■ **Directions for this task**
Only these lines of the data below are wanted: the one with "2340 | 24.17 |", the one with "-export CORE_UTILIZATION = 55", and any lines between them, each repeated exactly.

□ □ □ □ □ □ □

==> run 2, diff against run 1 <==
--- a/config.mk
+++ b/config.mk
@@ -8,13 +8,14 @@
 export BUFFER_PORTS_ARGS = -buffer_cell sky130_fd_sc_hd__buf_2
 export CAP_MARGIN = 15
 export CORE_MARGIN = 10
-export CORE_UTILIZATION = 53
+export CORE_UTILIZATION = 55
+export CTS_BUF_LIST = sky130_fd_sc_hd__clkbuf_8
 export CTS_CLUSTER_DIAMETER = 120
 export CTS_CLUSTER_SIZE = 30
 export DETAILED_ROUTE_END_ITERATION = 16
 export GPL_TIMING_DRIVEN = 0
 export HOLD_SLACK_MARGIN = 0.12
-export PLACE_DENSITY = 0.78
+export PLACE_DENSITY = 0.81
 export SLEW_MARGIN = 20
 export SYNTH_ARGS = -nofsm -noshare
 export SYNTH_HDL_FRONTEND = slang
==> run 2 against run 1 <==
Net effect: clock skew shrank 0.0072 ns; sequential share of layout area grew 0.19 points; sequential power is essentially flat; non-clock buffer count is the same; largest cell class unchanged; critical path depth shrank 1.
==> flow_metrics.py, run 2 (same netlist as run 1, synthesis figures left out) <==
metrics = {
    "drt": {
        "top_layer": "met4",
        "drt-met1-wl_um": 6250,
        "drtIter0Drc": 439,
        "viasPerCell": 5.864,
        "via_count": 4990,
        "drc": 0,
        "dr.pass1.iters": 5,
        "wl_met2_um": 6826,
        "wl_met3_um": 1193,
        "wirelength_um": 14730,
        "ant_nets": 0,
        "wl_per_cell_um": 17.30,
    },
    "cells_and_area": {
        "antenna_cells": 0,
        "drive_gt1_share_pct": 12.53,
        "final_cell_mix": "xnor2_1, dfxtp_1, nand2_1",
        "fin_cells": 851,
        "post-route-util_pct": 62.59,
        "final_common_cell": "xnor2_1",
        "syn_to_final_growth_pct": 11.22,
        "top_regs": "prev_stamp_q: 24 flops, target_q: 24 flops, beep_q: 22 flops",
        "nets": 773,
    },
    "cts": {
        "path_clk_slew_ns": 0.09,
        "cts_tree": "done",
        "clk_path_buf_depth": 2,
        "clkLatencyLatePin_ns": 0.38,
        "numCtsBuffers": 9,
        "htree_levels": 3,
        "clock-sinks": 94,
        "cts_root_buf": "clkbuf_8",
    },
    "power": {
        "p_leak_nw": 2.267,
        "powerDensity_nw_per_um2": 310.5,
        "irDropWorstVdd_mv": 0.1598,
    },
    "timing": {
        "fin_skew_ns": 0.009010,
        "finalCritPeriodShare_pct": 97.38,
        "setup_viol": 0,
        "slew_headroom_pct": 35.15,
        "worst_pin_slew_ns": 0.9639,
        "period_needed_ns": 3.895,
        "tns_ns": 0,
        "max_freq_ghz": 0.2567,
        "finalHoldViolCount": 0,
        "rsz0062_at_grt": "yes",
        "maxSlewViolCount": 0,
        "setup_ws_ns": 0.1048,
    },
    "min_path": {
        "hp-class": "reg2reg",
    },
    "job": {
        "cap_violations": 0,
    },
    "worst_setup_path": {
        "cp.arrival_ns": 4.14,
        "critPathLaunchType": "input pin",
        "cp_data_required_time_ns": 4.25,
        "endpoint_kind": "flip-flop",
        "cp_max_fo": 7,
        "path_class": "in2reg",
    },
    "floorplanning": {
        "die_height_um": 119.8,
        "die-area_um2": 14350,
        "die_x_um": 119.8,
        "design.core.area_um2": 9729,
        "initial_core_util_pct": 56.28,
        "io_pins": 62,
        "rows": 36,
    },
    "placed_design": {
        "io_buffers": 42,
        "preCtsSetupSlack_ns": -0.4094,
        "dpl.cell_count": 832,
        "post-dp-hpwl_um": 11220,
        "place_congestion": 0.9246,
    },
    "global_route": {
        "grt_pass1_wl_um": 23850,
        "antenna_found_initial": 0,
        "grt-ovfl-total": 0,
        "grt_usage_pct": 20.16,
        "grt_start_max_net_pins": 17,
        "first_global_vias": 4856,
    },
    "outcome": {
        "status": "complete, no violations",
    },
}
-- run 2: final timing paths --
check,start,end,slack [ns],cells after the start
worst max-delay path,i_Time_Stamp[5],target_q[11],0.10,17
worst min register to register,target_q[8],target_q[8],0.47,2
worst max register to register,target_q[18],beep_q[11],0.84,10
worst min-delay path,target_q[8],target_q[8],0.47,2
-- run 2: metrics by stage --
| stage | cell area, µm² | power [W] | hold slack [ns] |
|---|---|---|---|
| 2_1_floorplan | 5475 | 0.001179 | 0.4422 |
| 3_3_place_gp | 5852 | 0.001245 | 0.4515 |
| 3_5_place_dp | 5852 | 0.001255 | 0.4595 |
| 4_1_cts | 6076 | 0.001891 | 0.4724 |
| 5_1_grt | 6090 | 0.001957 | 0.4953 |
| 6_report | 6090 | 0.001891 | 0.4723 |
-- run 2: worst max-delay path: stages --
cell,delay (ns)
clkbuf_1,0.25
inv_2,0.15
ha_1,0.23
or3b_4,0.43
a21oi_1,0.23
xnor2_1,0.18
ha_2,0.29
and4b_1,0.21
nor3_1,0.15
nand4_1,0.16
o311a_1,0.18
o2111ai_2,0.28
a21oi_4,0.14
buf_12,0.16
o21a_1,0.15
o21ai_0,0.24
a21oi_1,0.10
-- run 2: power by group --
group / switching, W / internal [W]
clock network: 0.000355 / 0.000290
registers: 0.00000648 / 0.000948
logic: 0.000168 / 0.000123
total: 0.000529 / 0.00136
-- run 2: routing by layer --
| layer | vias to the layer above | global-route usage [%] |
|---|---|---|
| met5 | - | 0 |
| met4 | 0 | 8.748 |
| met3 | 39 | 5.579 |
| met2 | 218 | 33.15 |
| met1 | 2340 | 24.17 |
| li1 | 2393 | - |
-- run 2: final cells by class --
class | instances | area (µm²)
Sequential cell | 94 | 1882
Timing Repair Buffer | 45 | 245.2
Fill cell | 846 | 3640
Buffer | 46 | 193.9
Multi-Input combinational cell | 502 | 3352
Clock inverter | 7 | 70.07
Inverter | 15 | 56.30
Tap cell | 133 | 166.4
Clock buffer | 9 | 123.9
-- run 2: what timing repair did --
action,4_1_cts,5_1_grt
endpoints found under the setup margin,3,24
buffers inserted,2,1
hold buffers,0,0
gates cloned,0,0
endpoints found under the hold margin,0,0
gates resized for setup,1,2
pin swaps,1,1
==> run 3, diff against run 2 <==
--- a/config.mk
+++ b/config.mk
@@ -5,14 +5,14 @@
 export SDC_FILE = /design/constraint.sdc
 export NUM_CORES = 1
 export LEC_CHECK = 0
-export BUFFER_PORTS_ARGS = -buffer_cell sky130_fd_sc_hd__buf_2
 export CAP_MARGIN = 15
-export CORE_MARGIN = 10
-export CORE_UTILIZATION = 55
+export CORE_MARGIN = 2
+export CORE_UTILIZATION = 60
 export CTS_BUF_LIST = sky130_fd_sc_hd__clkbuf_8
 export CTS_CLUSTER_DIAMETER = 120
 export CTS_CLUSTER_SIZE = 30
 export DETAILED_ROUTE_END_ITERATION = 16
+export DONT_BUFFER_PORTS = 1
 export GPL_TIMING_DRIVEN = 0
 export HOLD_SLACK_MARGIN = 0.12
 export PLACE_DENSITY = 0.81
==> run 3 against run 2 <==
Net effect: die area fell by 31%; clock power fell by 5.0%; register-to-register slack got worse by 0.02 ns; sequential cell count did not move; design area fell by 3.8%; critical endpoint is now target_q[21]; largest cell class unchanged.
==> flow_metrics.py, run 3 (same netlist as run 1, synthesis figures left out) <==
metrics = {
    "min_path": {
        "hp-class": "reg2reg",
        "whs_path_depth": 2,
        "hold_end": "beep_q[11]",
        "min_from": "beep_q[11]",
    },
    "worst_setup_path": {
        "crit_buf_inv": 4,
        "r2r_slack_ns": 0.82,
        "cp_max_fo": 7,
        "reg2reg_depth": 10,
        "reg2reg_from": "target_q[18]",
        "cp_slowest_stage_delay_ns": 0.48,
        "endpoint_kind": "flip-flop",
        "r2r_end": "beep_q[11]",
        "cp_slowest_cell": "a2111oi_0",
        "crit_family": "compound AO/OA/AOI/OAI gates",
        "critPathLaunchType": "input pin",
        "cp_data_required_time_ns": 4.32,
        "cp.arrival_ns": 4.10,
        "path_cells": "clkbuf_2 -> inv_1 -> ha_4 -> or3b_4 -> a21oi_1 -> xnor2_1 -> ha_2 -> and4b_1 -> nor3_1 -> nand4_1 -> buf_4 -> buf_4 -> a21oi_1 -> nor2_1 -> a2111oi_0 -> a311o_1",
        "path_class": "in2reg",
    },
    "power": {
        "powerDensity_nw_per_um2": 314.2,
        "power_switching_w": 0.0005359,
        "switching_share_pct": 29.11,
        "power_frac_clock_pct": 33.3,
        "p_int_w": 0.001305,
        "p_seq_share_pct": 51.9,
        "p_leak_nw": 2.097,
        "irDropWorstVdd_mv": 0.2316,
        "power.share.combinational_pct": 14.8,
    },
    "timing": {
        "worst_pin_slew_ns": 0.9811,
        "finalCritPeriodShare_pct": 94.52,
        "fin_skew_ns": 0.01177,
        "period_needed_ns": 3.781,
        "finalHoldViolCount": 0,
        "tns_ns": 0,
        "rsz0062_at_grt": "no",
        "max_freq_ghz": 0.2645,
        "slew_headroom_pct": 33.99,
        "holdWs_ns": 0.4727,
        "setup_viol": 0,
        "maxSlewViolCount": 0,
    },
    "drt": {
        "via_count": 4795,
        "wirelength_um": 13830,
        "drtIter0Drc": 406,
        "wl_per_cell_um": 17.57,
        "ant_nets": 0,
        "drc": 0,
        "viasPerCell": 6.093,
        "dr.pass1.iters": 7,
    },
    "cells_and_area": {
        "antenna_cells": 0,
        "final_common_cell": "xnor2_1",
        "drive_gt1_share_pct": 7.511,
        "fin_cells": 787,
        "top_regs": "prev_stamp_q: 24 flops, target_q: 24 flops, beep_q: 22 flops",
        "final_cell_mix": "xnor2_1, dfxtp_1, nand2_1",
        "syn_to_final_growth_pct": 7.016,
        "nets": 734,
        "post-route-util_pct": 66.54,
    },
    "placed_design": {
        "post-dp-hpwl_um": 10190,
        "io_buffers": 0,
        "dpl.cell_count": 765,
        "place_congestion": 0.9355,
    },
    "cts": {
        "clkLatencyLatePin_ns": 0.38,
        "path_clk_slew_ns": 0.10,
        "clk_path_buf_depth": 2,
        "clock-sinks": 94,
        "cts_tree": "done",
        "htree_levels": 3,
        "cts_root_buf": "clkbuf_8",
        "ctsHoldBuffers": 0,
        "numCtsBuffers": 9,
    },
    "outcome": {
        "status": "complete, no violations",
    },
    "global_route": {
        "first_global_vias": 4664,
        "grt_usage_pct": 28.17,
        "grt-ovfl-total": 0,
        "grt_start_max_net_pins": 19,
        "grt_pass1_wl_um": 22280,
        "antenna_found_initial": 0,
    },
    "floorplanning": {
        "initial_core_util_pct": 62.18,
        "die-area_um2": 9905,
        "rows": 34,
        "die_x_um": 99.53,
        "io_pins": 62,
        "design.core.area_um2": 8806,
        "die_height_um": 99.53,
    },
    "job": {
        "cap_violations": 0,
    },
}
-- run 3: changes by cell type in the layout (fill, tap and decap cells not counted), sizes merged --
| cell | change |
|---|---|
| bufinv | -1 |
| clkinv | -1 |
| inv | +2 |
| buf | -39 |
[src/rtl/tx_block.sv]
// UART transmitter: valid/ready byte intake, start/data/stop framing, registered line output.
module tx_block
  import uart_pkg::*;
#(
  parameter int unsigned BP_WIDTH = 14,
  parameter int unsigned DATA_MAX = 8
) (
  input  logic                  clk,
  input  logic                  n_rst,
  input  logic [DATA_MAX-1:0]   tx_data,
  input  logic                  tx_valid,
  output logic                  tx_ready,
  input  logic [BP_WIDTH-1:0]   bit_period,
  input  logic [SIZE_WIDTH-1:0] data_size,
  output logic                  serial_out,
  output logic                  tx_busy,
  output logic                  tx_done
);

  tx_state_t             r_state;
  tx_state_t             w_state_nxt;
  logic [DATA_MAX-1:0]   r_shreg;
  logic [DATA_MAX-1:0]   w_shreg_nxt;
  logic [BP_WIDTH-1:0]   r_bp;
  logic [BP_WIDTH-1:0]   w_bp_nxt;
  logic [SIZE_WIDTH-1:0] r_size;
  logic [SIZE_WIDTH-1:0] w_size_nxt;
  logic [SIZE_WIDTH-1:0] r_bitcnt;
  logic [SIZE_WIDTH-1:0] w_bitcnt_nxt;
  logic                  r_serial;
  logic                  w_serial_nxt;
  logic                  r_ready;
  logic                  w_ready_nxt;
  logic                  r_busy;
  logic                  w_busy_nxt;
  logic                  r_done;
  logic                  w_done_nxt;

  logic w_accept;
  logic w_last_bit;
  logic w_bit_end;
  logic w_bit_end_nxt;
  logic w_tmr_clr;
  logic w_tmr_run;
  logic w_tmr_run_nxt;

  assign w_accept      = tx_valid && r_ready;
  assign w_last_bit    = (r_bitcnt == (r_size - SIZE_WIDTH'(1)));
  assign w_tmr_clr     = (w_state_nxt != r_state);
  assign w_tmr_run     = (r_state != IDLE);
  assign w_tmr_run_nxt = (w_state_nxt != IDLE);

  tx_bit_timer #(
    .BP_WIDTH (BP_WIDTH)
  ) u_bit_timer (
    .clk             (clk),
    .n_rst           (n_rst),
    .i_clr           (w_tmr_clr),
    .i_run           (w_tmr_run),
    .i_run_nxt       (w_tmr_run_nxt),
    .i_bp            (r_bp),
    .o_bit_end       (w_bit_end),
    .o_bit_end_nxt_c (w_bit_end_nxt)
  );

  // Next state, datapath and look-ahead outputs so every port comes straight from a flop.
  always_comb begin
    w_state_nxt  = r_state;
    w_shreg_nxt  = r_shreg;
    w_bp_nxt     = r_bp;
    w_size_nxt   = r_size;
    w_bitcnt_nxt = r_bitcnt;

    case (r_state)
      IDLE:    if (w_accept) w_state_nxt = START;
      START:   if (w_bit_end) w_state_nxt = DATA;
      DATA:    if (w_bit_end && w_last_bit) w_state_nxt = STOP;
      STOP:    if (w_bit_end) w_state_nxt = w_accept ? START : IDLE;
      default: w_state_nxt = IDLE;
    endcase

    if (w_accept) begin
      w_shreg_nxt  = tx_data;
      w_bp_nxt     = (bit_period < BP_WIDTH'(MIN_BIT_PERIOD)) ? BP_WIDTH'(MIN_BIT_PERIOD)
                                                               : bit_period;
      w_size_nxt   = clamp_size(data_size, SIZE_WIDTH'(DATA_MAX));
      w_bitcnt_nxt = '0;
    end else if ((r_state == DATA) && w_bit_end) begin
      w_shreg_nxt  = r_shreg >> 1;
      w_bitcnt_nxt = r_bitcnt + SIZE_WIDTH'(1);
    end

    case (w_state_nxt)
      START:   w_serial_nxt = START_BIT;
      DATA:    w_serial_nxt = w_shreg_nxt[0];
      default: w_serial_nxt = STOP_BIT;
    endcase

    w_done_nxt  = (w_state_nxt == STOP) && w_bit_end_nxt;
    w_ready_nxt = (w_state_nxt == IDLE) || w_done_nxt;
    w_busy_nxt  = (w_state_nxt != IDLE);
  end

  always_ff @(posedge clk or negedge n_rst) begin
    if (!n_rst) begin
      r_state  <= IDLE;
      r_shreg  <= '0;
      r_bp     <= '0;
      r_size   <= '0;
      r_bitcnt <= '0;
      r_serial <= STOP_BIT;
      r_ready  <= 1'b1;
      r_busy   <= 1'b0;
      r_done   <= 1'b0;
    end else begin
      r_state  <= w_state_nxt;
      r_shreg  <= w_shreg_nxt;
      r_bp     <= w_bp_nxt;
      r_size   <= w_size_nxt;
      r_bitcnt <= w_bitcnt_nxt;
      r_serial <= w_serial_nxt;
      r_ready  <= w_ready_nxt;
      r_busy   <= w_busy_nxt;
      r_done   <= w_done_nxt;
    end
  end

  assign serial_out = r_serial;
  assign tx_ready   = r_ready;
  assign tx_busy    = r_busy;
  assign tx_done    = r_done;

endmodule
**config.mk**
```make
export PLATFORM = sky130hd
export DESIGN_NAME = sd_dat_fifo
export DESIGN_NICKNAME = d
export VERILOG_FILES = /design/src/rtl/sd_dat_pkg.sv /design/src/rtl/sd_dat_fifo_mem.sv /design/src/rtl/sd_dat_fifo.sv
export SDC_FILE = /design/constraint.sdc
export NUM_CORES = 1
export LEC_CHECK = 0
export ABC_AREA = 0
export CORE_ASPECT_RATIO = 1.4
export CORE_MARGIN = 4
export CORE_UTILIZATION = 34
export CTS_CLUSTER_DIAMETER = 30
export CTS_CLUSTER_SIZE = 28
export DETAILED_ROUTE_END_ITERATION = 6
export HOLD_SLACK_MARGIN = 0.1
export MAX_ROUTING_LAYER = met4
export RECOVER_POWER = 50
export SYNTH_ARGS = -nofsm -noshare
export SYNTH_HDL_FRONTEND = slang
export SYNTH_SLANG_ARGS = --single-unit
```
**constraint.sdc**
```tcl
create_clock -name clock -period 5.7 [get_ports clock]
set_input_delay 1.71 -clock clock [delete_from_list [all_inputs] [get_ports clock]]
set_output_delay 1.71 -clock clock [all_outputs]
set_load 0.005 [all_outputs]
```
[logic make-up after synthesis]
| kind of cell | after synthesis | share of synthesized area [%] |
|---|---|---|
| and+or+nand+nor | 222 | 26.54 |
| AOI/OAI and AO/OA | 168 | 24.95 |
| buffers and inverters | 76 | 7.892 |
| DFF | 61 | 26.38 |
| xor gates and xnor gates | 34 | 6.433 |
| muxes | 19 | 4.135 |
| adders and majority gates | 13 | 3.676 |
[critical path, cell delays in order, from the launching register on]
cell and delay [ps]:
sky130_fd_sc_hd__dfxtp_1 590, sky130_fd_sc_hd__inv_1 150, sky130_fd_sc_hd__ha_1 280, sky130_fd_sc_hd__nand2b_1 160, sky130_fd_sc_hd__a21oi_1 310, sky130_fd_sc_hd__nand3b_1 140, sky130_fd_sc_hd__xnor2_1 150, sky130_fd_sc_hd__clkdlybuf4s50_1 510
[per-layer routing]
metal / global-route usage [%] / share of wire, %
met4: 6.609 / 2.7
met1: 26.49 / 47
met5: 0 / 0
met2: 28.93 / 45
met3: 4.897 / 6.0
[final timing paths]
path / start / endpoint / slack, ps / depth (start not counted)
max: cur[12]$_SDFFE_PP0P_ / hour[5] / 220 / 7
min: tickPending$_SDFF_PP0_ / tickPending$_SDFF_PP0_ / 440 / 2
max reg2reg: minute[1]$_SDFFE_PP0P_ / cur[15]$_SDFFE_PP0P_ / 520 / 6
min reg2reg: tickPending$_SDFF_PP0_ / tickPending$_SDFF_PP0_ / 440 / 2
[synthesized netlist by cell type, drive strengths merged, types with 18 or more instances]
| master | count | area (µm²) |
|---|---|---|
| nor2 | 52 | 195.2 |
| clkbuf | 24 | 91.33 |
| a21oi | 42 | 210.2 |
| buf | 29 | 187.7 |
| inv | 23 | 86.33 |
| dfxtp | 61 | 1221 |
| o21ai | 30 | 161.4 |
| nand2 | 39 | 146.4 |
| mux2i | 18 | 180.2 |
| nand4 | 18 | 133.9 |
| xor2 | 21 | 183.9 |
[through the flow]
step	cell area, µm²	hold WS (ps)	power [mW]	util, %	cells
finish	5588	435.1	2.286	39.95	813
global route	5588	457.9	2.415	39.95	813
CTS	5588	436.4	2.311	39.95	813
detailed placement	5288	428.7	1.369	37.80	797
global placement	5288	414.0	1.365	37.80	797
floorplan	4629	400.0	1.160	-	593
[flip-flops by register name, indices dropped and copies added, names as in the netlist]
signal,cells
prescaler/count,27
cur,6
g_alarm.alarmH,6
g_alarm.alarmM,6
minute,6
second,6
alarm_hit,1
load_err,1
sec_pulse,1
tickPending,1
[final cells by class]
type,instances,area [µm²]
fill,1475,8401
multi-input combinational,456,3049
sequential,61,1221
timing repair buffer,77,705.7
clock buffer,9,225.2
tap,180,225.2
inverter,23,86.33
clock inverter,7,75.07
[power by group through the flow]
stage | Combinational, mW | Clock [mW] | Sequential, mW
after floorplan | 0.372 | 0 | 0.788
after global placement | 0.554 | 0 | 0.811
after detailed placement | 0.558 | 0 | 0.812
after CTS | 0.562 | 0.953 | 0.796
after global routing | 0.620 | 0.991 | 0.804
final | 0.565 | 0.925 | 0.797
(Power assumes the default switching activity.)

□ □ □ □ □ □ □

■ **Response area**
| met1 | 2340 | 24.17 |
| li1 | 2393 | - |
-- run 2: final cells by class --
class | instances | area (µm²)
Sequential cell | 94 | 1882
Timing Repair Buffer | 45 | 245.2
Fill cell | 846 | 3640
Buffer | 46 | 193.9
Multi-Input combinational cell | 502 | 3352
Clock inverter | 7 | 70.07
Inverter | 15 | 56.30
Tap cell | 133 | 166.4
Clock buffer | 9 | 123.9
-- run 2: what timing repair did --
action,4_1_cts,5_1_grt
endpoints found under the setup margin,3,24
buffers inserted,2,1
hold buffers,0,0
gates cloned,0,0
endpoints found under the hold margin,0,0
gates resized for setup,1,2
pin swaps,1,1
==> run 3, diff against run 2 <==
--- a/config.mk
+++ b/config.mk
@@ -5,14 +5,14 @@
 export SDC_FILE = /design/constraint.sdc
 export NUM_CORES = 1
 export LEC_CHECK = 0
-export BUFFER_PORTS_ARGS = -buffer_cell sky130_fd_sc_hd__buf_2
 export CAP_MARGIN = 15
-export CORE_MARGIN = 10
-export CORE_UTILIZATION = 55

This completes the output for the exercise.